# [Information provided]

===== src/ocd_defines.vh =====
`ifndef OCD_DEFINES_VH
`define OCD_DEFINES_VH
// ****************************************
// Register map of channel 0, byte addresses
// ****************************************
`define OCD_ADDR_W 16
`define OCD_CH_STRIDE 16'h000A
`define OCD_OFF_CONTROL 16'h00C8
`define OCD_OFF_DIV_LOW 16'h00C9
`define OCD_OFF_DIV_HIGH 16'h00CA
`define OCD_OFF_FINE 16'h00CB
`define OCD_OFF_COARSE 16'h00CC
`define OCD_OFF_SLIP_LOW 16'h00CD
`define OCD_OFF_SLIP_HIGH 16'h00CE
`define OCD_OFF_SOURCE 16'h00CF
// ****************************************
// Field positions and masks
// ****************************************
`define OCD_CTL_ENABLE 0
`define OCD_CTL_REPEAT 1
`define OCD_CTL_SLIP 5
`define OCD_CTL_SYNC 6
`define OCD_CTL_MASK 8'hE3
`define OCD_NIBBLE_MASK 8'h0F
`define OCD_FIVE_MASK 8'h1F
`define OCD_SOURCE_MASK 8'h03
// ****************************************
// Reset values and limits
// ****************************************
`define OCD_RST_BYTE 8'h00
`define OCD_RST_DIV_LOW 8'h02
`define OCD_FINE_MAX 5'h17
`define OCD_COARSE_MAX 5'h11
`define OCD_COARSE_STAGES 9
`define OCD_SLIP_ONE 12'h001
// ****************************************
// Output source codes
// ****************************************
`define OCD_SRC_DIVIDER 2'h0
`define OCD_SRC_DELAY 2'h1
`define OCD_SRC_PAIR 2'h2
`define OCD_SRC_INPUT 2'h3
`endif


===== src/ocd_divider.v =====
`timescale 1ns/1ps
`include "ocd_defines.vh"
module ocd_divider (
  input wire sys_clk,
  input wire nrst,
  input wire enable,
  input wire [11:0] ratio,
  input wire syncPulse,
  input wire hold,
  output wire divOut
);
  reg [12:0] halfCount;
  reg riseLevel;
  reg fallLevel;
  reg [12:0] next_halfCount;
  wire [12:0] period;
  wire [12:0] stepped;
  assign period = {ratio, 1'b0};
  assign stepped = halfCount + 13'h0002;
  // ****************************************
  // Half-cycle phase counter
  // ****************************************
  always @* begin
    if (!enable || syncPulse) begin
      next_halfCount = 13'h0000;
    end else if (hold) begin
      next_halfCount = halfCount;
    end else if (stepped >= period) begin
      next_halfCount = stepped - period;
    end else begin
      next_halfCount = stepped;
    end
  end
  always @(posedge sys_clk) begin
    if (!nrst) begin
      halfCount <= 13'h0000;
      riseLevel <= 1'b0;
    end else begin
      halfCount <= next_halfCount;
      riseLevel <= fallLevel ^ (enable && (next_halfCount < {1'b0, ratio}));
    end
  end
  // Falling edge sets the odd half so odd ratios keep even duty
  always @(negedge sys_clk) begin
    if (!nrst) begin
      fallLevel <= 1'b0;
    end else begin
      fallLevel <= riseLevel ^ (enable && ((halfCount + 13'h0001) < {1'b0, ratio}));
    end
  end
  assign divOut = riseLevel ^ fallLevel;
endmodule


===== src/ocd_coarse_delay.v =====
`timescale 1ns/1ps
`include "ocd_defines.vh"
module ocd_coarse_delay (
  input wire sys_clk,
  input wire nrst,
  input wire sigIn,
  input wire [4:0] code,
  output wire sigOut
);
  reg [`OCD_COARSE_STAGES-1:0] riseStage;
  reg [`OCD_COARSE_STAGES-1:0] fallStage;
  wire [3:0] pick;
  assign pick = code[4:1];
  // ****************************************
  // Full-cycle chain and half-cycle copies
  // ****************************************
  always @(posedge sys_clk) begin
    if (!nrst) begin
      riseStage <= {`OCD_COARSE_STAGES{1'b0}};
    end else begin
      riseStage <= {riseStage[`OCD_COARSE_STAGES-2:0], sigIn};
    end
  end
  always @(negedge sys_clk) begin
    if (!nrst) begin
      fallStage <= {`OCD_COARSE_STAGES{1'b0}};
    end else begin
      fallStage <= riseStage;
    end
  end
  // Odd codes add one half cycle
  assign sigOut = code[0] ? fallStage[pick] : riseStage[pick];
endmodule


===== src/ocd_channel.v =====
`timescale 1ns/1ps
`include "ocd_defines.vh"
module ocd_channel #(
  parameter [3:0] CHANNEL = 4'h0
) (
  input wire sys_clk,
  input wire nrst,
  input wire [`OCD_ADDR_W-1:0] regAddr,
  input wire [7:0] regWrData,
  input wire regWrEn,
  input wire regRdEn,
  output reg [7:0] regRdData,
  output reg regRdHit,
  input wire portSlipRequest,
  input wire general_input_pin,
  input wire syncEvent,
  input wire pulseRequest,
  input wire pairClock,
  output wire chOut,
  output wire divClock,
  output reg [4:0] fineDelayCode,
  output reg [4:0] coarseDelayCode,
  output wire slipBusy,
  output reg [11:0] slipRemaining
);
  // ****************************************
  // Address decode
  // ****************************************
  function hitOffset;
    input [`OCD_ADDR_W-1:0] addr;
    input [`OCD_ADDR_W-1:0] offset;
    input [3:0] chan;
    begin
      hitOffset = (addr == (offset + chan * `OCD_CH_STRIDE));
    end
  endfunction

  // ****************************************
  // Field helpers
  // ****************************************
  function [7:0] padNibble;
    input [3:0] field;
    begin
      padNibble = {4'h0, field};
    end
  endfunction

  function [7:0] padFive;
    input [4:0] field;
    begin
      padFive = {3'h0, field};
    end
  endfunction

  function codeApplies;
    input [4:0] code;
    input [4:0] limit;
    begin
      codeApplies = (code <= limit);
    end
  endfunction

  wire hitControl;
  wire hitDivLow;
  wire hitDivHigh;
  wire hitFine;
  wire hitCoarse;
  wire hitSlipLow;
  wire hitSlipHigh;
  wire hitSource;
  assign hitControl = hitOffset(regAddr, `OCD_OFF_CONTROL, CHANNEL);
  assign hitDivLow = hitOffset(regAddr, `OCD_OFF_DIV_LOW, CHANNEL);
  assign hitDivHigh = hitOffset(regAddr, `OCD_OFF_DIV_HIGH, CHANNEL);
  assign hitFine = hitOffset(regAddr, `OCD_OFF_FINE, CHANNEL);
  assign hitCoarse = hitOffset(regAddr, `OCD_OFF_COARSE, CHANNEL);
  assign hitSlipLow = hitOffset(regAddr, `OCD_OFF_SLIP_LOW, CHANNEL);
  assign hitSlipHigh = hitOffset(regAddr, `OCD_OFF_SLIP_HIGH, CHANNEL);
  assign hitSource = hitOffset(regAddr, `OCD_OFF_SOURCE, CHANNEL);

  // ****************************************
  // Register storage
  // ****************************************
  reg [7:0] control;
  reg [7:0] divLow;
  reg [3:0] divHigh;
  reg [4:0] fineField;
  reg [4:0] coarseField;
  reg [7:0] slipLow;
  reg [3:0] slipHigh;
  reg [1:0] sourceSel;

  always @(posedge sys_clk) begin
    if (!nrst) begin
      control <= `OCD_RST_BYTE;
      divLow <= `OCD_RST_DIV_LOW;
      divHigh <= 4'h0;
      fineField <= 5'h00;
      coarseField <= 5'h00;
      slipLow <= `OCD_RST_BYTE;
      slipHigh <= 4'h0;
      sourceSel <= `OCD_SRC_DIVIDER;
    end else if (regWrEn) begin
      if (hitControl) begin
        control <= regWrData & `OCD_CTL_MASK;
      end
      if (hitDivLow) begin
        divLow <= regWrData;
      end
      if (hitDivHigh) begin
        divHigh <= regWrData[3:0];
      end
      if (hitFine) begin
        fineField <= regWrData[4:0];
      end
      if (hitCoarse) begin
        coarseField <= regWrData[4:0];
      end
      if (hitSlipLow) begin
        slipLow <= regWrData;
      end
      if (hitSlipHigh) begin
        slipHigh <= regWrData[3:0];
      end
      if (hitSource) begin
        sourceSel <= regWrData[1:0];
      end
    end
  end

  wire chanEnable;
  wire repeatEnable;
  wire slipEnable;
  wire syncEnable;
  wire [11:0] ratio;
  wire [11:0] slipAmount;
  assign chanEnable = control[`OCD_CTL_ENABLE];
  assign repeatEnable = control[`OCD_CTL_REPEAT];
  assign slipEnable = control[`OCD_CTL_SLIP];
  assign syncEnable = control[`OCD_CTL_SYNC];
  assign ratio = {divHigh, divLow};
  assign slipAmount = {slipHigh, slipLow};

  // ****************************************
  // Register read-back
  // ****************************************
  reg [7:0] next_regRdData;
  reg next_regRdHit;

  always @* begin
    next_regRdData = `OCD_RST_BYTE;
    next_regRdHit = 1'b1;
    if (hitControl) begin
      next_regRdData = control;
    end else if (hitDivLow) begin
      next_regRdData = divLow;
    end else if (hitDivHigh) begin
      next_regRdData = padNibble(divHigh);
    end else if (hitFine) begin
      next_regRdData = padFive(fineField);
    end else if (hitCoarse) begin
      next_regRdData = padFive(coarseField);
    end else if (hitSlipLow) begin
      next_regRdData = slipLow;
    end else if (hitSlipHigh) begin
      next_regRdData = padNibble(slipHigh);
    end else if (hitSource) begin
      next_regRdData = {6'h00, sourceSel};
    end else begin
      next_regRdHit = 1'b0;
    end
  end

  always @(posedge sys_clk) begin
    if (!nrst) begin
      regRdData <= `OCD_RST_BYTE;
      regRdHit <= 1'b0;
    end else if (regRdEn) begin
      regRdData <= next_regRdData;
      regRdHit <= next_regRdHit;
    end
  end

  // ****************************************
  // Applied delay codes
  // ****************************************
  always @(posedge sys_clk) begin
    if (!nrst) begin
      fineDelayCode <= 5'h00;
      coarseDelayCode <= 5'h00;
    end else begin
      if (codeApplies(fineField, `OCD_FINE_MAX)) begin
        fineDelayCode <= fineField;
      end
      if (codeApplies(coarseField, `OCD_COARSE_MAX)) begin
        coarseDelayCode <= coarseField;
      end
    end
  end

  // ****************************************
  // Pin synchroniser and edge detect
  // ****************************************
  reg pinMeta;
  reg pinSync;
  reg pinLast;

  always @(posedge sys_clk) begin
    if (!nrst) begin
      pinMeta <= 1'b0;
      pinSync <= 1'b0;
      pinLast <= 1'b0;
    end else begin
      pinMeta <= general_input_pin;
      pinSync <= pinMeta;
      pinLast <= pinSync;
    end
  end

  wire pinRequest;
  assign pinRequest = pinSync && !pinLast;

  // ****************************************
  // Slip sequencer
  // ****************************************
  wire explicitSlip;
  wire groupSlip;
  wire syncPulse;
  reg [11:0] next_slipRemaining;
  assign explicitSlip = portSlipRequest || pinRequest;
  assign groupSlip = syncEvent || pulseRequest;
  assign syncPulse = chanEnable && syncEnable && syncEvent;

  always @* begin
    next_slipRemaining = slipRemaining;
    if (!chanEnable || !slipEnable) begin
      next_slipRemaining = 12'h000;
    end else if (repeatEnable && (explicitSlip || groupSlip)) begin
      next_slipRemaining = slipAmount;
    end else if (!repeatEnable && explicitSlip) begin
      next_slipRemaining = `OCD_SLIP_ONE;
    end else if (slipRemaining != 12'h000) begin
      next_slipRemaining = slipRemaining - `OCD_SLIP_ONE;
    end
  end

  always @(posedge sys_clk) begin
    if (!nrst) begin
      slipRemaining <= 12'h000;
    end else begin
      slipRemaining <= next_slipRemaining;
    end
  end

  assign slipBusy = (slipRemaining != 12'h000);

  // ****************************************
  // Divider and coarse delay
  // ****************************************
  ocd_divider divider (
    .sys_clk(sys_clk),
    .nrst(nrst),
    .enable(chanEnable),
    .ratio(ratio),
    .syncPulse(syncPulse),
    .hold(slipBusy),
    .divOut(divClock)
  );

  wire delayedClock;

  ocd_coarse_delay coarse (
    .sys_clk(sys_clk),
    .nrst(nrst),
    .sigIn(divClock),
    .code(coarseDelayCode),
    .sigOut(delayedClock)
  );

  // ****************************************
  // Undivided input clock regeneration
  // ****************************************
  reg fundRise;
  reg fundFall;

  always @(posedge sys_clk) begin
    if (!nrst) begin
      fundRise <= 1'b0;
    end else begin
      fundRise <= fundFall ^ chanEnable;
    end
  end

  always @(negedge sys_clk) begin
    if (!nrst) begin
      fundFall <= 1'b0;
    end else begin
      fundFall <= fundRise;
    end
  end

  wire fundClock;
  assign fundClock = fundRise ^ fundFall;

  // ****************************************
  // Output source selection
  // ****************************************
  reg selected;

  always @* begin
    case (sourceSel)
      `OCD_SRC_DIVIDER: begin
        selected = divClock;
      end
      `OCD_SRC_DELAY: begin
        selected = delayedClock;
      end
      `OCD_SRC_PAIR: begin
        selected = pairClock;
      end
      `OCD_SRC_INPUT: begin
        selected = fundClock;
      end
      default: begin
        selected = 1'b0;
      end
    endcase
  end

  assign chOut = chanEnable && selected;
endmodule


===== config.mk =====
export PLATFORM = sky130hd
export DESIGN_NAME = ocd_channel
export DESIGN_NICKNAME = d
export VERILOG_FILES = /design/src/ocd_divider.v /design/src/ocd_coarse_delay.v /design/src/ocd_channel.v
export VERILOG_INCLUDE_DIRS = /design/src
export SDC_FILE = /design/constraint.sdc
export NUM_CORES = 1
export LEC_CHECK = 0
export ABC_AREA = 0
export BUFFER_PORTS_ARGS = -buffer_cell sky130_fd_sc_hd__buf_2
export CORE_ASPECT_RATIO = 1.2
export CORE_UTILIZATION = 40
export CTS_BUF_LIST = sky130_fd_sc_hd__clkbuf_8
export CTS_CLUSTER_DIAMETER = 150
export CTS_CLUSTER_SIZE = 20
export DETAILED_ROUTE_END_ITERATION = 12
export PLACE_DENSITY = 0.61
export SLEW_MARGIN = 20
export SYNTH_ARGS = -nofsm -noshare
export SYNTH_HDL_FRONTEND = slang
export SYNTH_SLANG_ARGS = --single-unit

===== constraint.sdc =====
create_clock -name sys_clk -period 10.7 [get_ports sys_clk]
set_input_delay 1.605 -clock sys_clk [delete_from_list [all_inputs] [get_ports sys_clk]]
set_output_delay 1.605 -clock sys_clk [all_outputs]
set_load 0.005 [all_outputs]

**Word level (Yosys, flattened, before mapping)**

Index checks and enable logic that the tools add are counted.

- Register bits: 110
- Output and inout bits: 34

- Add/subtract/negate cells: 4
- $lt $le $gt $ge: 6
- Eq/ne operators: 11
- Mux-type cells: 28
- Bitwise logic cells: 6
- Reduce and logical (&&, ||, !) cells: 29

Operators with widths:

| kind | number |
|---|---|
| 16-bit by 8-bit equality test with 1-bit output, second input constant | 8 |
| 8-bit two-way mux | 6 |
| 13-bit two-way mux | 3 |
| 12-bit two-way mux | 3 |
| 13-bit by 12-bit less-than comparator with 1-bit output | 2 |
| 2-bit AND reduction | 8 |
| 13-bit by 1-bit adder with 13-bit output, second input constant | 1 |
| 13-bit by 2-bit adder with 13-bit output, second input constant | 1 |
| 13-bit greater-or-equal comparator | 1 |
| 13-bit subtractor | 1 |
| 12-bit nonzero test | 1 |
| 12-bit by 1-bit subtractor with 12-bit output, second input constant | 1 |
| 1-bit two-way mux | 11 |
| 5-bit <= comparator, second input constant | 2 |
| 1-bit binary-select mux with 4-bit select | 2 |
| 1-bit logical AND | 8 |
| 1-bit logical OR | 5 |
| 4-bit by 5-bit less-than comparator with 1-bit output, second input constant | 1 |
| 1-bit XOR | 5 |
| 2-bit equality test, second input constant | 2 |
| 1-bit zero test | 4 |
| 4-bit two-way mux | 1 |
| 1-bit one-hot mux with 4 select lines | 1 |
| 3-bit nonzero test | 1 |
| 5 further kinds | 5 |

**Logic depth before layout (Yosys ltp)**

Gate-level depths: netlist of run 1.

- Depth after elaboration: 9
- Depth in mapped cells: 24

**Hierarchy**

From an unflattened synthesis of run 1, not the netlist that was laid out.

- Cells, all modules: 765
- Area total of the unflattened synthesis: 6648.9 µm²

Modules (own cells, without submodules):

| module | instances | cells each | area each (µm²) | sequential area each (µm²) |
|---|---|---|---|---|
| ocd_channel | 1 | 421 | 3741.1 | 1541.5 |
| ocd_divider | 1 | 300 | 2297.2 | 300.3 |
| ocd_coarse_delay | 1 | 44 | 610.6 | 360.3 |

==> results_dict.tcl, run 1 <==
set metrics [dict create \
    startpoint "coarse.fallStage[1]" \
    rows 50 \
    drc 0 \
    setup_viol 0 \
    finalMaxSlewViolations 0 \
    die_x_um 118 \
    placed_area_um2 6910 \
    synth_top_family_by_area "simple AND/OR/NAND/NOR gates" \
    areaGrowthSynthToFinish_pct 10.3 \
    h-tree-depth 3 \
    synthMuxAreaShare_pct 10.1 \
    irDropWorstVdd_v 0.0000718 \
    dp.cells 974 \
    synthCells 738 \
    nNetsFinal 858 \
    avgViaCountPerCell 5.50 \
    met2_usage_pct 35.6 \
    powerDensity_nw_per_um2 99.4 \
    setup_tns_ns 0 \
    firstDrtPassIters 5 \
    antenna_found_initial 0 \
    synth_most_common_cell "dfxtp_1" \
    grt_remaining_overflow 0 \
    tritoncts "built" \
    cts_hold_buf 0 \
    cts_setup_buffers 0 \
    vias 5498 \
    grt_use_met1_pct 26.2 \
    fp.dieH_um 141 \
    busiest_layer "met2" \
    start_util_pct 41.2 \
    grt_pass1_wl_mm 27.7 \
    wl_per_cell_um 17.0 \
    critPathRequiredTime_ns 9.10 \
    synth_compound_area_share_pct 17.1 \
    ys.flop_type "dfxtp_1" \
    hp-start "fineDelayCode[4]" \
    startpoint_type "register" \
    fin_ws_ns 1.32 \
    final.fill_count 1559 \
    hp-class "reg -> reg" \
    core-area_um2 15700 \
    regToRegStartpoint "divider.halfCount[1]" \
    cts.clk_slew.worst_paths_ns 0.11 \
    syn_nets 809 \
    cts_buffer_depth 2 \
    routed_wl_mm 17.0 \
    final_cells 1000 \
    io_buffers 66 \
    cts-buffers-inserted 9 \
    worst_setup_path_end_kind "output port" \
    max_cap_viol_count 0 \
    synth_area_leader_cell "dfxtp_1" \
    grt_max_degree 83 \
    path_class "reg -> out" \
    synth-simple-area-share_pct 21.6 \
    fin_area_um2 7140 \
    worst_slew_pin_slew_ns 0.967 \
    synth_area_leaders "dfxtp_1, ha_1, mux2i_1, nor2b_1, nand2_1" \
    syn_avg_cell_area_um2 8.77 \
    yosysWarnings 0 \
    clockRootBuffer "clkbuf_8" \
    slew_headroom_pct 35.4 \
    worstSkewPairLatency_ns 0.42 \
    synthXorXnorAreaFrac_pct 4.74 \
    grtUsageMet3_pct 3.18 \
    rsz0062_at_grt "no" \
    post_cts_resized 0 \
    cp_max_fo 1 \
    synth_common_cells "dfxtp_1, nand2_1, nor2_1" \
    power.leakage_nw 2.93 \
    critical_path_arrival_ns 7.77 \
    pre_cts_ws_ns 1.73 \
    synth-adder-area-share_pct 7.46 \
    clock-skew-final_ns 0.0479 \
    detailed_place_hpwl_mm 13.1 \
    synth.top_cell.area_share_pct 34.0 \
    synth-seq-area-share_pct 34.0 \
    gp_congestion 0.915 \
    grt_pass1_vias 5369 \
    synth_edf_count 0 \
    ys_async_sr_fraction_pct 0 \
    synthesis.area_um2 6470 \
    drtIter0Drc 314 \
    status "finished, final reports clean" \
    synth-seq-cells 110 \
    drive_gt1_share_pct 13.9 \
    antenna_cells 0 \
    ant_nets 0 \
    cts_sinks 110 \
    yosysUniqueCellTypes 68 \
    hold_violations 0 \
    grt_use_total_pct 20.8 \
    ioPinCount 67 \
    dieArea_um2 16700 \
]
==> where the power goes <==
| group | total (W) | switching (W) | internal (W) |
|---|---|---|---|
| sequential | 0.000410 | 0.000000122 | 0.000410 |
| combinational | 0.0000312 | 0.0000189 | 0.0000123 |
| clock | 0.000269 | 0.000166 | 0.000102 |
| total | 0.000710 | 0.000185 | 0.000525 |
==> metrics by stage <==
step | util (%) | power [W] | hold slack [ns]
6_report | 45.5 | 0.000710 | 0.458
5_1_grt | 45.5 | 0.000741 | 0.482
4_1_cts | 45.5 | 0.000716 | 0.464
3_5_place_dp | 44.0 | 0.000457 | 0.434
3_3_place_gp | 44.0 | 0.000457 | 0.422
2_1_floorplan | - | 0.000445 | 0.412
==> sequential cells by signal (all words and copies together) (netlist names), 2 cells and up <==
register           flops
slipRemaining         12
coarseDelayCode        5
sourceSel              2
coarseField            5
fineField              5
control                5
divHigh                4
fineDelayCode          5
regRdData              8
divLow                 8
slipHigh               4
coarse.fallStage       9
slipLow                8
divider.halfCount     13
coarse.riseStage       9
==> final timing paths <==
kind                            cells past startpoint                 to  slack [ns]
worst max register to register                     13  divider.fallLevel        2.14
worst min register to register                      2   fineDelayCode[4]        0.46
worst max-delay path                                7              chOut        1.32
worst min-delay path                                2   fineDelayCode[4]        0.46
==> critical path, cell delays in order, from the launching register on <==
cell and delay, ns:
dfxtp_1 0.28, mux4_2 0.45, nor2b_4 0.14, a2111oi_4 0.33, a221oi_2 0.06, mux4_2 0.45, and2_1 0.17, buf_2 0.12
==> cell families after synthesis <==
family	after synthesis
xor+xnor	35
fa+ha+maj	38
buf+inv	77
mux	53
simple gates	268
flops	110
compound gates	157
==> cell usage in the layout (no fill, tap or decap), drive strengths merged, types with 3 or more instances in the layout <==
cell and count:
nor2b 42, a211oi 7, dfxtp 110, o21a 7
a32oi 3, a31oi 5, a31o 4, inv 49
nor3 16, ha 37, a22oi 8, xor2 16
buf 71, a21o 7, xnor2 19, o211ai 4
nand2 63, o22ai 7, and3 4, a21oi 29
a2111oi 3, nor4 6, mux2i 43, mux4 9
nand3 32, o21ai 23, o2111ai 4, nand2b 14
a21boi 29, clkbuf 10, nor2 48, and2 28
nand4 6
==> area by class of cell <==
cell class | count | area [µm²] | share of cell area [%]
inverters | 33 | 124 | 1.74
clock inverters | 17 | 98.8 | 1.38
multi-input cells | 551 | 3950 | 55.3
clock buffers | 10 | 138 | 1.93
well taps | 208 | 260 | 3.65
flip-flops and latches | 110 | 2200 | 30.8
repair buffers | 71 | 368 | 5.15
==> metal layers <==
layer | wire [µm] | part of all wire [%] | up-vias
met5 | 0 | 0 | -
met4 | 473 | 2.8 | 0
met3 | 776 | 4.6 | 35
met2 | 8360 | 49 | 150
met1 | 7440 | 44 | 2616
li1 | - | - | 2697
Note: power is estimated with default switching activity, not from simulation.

==

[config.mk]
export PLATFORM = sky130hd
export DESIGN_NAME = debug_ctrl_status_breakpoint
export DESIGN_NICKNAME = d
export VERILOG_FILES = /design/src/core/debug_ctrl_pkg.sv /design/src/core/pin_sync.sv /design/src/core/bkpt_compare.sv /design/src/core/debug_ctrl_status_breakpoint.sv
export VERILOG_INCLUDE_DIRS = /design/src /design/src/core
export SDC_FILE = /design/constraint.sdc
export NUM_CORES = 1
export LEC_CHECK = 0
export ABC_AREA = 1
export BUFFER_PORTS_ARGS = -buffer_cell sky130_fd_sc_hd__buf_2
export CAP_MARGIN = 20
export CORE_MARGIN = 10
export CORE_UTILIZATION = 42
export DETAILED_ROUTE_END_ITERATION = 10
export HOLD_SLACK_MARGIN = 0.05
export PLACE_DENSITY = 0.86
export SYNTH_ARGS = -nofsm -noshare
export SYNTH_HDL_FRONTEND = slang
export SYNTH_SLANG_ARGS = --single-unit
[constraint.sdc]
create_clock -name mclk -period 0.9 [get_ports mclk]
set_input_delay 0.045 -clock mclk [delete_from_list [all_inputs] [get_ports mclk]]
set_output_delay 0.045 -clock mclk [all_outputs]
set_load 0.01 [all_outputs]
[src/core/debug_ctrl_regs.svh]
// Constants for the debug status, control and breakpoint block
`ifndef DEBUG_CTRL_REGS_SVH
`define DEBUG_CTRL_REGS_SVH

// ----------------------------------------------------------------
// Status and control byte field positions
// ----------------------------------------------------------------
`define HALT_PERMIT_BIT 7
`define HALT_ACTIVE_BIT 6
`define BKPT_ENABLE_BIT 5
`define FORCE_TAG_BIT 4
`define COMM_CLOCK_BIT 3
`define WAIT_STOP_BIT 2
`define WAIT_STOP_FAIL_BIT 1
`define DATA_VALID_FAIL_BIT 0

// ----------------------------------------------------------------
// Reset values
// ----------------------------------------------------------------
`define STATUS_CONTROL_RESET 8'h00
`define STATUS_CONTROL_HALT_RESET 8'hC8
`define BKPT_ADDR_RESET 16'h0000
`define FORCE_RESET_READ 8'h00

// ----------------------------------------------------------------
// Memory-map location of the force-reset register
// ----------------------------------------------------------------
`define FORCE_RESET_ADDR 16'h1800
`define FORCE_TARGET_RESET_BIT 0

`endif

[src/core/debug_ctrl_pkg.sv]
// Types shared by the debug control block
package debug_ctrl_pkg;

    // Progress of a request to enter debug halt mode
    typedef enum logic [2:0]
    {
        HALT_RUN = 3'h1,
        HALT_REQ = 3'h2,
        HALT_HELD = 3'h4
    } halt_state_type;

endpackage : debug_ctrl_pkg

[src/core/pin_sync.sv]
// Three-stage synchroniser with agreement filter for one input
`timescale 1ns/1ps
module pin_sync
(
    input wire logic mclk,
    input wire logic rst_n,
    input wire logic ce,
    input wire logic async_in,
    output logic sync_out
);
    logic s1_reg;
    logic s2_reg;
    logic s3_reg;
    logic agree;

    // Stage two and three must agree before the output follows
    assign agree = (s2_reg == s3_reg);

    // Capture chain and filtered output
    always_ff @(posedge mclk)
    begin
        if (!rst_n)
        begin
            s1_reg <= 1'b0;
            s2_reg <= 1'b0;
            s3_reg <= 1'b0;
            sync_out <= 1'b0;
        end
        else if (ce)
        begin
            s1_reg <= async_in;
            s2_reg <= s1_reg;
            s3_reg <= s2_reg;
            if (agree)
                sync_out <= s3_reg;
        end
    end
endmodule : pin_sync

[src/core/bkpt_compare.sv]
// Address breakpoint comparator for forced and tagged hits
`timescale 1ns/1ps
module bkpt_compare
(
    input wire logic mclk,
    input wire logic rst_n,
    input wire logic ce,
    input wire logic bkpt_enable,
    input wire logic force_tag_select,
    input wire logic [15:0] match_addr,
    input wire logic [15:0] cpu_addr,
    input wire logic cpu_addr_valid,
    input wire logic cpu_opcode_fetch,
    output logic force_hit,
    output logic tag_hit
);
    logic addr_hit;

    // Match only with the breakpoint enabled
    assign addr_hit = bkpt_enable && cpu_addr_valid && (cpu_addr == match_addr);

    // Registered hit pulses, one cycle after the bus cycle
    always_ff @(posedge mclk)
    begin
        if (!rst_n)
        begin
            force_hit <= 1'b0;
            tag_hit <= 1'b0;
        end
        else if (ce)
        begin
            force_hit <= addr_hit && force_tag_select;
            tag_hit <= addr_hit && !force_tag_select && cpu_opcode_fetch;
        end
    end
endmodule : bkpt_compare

# [Work instruction]
Review the preceding data and report every line that includes the string "chain".

# [Solution to this problem]
  // Full-cycle chain and half-cycle copies
    // Capture chain and filtered output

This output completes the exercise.